Rechercher
Rechercher

Nos Lecteurs ont la Parole

Quelle éducation intégrale... libanaise ?

Le « Cadre général de l’enseignement préuniversitaire », élaboré par le CRDP-ministère de l’Éducation nationale et proclamé au Grand Sérail gouvernemental le 15/12/2022, sera suivi d’une entreprise nationale d’application. L’opération doit être engagée avec le dynamisme qui avait caractérisé le Plan de renouveau pédagogique (1996-2002) sous la direction du Pr Mounir Abou Asly, plan expressément mentionné dans l’accord de Taëf de 1989. Le renouveau pédagogique d’autrefois avait été ensuite bureaucratisé puis saboté par les pouvoirs d’occupation et des alliés internes.

Quand le secrétariat général des écoles catholiques au Liban, sous la direction du père Youssef Nasr, réfléchit avec d’éminents éducateurs, dans le cadre de son 29e colloque sur « l’Éducation intégrale : un pouvoir transformateur de la société » (5-6/9/2023), il engage une dynamique pédagogique dans un Liban déboussolé, surtout depuis 2016, quant aux valeurs fondatrices du Liban.

***

L’école et l’université sont-elles aujourd’hui exclusivement des pôles de transmission du savoir ? Elles sont chargées à l’avenir d’humaniser le savoir. L’éducation intégrale implique d’envisager surtout le rapport au savoir. L’humanité a passé au cours de son histoire par trois grandes phases.

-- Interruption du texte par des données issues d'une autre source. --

<file path="src/rtl/serial_adder_if.sv">
// Operand/result bundle for the digit-serial adder/subtractor.
// Handshake: a request is accepted on a rising edge where start=1 and busy=0
// (IDLE or DONE); a, b, cin and sub are captured on that edge. done is a
// one-cycle pulse with s/cout/overflow valid; there is no backpressure.
interface serial_adder_if #(parameter int WIDTH = 32);
  logic             start;
  logic [WIDTH-1:0] a;
  logic [WIDTH-1:0] b;
  logic             cin;
  logic             sub;
  logic             busy;
  logic             done;
  logic [WIDTH-1:0] s;
  logic             cout;
  logic             overflow;

  modport master (output start, a, b, cin, sub,
                  input  busy, done, s, cout, overflow);
  modport slave  (input  start, a, b, cin, sub,
                  output busy, done, s, cout, overflow);
endinterface

</file>
<file path="src/rtl/serial_adder.sv">
// Multi-cycle adder/subtractor: DIGIT bits per clock with a registered carry
// between digits; result, carry-out and signed overflow appear with done.
module serial_adder #(
  parameter int WIDTH = 32,
  parameter int DIGIT = 4
) (
  input  logic           clk,
  input  logic           reset,
  serial_adder_if.slave  bus,
  output logic [1:0]     fsm_state
);
  localparam int N  = WIDTH / DIGIT;
  localparam int CW = (N > 1) ? $clog2(N) : 1;

  typedef enum logic [1:0] {
    IDLE = 2'd0,
    RUN  = 2'd1,
    DONE = 2'd2
  } state_t;

  state_t           state;
  logic [CW-1:0]    cnt;
  logic             carry;
  logic [WIDTH-1:0] a_q;
  logic [WIDTH-1:0] b_q;
  logic [WIDTH-1:0] acc;

  logic [DIGIT:0]   dsum;
  logic [WIDTH-1:0] acc_next;
  logic             last;
  logic             carry_into_msb;

  // Operands shift right each RUN cycle, so the current digit is always at the bottom.
  always_comb begin
    dsum           = {1'b0, a_q[DIGIT-1:0]} + {1'b0, b_q[DIGIT-1:0]}
                   + {{DIGIT{1'b0}}, carry};
    acc_next       = (acc >> DIGIT) | (WIDTH'(dsum[DIGIT-1:0]) << (WIDTH - DIGIT));
    last           = (cnt == CW'(N - 1));
    carry_into_msb = a_q[DIGIT-1] ^ b_q[DIGIT-1] ^ dsum[DIGIT-1];
  end

  assign fsm_state = state;

  always_ff @(posedge clk or posedge reset) begin
    if (reset) begin
      state        <= IDLE;
      bus.busy     <= 1'b0;
      bus.done     <= 1'b0;
      bus.s        <= '0;
      bus.cout     <= 1'b0;
      bus.overflow <= 1'b0;
      cnt          <= '0;
      carry        <= 1'b0;
      a_q          <= '0;
      b_q          <= '0;
      acc          <= '0;
    end else begin
      case (state)
        IDLE, DONE: begin
          bus.done <= 1'b0;
          if (bus.start) begin
            a_q      <= bus.a;
            b_q      <= bus.sub ? ~bus.b : bus.b;
            carry    <= bus.sub ? ~bus.cin : bus.cin;
            cnt      <= '0;
            acc      <= '0;
            state    <= RUN;
            bus.busy <= 1'b1;
          end else begin
            state <= IDLE;
          end
        end
        RUN: begin
          a_q   <= a_q >> DIGIT;
          b_q   <= b_q >> DIGIT;
          acc   <= acc_next;
          carry <= dsum[DIGIT];
          // The counter parks at N-1 in DONE; it is cleared only by the next start.
          if (last) begin
            bus.s        <= acc_next;
            bus.cout     <= dsum[DIGIT];
            bus.overflow <= carry_into_msb ^ dsum[DIGIT];
            state        <= DONE;
            bus.busy     <= 1'b0;
            bus.done     <= 1'b1;
          end else begin
            cnt <= cnt + CW'(1);
          end
        end
        default: begin
          state    <= IDLE;
          bus.busy <= 1'b0;
          bus.done <= 1'b0;
        end
      endcase
    end
  end
endmodule

</file>
<file path="src/flat_wrapper.sv">
// flat-port wrapper written by rule: the top's interface ports become plain ports
module serial_adder_flat 
#(
  parameter int WIDTH = 32,
  parameter int DIGIT = 4
)
  (clk, reset, fsm_state, bus_start, bus_a, bus_b, bus_cin, bus_sub, bus_busy, bus_done, bus_s, bus_cout, bus_overflow);
  serial_adder_if #(.WIDTH(WIDTH)) bus_i ();
  input  logic clk;
  input  logic reset;
  output logic [1:0] fsm_state;
  input wire logic [$bits(bus_i.start)-1:0] bus_start;
  input wire logic [$bits(bus_i.a)-1:0] bus_a;
  input wire logic [$bits(bus_i.b)-1:0] bus_b;
  input wire logic [$bits(bus_i.cin)-1:0] bus_cin;
  input wire logic [$bits(bus_i.sub)-1:0] bus_sub;
  output wire logic [$bits(bus_i.busy)-1:0] bus_busy;
  output wire logic [$bits(bus_i.done)-1:0] bus_done;
  output wire logic [$bits(bus_i.s)-1:0] bus_s;
  output wire logic [$bits(bus_i.cout)-1:0] bus_cout;
  output wire logic [$bits(bus_i.overflow)-1:0] bus_overflow;
  assign bus_i.start = bus_start;
  assign bus_i.a = bus_a;
  assign bus_i.b = bus_b;
  assign bus_i.cin = bus_cin;
  assign bus_i.sub = bus_sub;
  assign bus_busy = bus_i.busy;
  assign bus_done = bus_i.done;
  assign bus_s = bus_i.s;
  assign bus_cout = bus_i.cout;
  assign bus_overflow = bus_i.overflow;
  serial_adder #(.WIDTH(WIDTH), .DIGIT(DIGIT)) u_core (.clk(clk), .reset(reset), .bus(bus_i), .fsm_state(fsm_state));
endmodule
</file>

Dans la première phase, depuis les origines jusqu’aux découvertes atomiques, domine la perception que le savoir est utile. À la deuxième phase, depuis les inventions atomiques, c’est la perception que le savoir peut être utile ou nuisible. Dans la troisième phase actuelle, depuis surtout les recherches génétiques, domine la crainte d’un savoir destructeur de l’humanité, de la planète Terre et même des acquis de la civilisation ! Jacques Testard, grand savant biologique, écrit dans L’œuf transparent : « J’arrête mes recherches ! » (Flammarion, 1999).

Un problème central de l’éducation d’aujourd’hui réside non pas exclusivement dans la mode de « l’approche par compétence », mais dans des questions qui exigent des réponses nouvelles à des questions anciennes. Quel savoir ? Quelle transmission qui développe l’esprit scientifique face à la tyrannie de l’opinion et à la manipulation ?

Quelle finalité ? Quel humanisme face au risque de domination technologique ?

Face à la tyrannie de l’opinion, la démagogie dans la vie publique, l’exploitation des religions en tant qu’idéologies de mobilisation, l’extension de guerres par procuration dans des États fragiles ou fragilisés…, il y a véritablement aujourd’hui une « crise de l’éducation », comme le rapportait autrefois Hannah Arendt (1958, Folio, 1991), et l’exigence d’un être augmenté sans aucun endoctrinement, mais en application de la pensée de Bergson : « Dans un monde surdéveloppé, l’homme a besoin d’un supplément d’âme. »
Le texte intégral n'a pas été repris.